### Problem to solve:
Find the word "extraction" in the records and copy every line where it occurs.
───── Input data
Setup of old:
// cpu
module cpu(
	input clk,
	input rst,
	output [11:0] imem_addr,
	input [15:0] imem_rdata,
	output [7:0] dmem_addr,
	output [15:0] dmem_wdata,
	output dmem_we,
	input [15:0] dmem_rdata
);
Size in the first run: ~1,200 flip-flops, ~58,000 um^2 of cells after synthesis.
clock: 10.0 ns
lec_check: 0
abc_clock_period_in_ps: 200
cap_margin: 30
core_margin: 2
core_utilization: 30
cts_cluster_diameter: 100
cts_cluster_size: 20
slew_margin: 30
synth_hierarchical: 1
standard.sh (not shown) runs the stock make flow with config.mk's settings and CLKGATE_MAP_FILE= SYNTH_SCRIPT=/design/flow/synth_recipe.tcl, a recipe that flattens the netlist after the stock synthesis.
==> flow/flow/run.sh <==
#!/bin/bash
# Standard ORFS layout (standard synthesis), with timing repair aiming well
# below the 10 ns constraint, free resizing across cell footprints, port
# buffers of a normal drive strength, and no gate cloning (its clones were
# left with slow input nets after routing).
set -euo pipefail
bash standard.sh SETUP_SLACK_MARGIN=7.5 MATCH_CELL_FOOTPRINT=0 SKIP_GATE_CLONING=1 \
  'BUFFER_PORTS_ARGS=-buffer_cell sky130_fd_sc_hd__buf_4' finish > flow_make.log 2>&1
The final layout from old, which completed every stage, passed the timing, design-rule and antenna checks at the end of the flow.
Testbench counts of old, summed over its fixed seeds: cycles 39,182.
──────────
───── Input data
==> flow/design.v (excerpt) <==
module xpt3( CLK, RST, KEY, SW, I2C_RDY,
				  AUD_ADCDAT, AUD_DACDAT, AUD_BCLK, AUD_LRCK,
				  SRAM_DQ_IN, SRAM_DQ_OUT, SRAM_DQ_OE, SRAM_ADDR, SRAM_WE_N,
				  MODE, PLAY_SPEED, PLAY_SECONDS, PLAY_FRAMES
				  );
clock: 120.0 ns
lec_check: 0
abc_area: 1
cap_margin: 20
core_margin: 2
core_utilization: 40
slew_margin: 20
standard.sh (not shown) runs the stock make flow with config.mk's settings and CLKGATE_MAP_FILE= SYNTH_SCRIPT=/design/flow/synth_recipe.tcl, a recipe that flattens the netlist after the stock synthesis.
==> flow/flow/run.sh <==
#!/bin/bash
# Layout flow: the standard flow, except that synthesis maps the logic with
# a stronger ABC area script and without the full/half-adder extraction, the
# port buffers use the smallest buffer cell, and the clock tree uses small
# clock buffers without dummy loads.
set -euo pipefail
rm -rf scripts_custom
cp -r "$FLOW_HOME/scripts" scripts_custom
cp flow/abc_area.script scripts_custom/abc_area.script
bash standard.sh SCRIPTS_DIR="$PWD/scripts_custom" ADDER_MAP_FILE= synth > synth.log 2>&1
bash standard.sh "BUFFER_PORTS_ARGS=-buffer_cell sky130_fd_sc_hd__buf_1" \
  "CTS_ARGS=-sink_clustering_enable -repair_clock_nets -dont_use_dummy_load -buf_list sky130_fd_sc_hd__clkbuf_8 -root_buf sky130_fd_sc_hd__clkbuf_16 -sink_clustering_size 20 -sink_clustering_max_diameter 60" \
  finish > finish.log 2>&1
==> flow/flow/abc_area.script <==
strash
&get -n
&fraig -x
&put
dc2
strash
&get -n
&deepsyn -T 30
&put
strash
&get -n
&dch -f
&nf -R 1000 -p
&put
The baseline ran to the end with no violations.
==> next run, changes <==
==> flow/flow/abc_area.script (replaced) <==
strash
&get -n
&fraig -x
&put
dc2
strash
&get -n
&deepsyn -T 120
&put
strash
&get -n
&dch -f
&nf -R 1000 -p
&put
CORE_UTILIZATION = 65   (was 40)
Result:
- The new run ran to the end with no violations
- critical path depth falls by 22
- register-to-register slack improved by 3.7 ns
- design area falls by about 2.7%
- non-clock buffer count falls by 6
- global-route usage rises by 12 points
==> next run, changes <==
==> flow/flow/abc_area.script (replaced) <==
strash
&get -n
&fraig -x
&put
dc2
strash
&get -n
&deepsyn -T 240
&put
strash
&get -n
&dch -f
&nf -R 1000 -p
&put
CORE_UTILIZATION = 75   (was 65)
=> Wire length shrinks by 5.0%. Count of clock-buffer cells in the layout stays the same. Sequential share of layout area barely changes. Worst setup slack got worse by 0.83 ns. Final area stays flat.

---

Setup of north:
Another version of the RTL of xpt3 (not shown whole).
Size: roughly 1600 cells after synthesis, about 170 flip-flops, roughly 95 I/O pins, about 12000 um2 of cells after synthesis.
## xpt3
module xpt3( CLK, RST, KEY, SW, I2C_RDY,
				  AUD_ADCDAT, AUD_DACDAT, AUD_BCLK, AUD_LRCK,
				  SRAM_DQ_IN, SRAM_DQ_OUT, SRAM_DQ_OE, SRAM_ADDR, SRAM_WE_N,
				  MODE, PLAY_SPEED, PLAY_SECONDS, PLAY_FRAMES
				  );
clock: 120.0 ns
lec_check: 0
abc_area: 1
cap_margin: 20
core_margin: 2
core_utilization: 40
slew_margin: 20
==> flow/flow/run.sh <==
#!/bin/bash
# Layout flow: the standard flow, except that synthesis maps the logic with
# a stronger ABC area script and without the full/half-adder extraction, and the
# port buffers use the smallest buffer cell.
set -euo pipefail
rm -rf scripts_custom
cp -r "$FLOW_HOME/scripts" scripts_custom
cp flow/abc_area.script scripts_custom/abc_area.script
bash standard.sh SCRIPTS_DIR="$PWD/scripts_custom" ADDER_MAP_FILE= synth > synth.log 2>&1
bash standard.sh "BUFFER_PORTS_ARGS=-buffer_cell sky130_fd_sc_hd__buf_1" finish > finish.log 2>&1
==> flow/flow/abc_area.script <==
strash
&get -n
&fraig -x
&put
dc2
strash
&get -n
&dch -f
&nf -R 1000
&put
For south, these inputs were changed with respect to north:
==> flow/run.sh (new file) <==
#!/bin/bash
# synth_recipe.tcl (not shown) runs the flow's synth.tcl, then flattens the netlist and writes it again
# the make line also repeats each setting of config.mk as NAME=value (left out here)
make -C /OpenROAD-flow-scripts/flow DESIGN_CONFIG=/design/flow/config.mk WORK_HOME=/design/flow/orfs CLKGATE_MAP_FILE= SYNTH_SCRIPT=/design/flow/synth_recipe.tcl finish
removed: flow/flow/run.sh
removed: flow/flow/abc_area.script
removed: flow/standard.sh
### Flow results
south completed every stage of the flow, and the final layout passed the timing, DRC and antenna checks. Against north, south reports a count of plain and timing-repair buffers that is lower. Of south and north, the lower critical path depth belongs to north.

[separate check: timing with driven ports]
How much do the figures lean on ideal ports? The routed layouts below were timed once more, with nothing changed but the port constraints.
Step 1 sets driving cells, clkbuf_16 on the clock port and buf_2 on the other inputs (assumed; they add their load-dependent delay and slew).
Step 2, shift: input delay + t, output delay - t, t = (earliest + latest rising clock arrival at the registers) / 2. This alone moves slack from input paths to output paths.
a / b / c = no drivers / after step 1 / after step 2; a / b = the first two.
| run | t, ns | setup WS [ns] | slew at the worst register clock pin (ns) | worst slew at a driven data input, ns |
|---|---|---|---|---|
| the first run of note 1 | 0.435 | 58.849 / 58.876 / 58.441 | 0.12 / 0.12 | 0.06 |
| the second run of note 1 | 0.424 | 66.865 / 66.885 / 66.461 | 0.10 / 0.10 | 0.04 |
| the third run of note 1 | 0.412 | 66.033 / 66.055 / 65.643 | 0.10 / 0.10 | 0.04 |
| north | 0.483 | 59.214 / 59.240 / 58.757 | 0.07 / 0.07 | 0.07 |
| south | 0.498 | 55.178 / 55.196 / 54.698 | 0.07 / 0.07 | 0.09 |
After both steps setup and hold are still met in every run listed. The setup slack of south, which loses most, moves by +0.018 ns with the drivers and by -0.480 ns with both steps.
──────────
### Answer space:
# a stronger ABC area script and without the full/half-adder extraction, the
# a stronger ABC area script and without the full/half-adder extraction, and the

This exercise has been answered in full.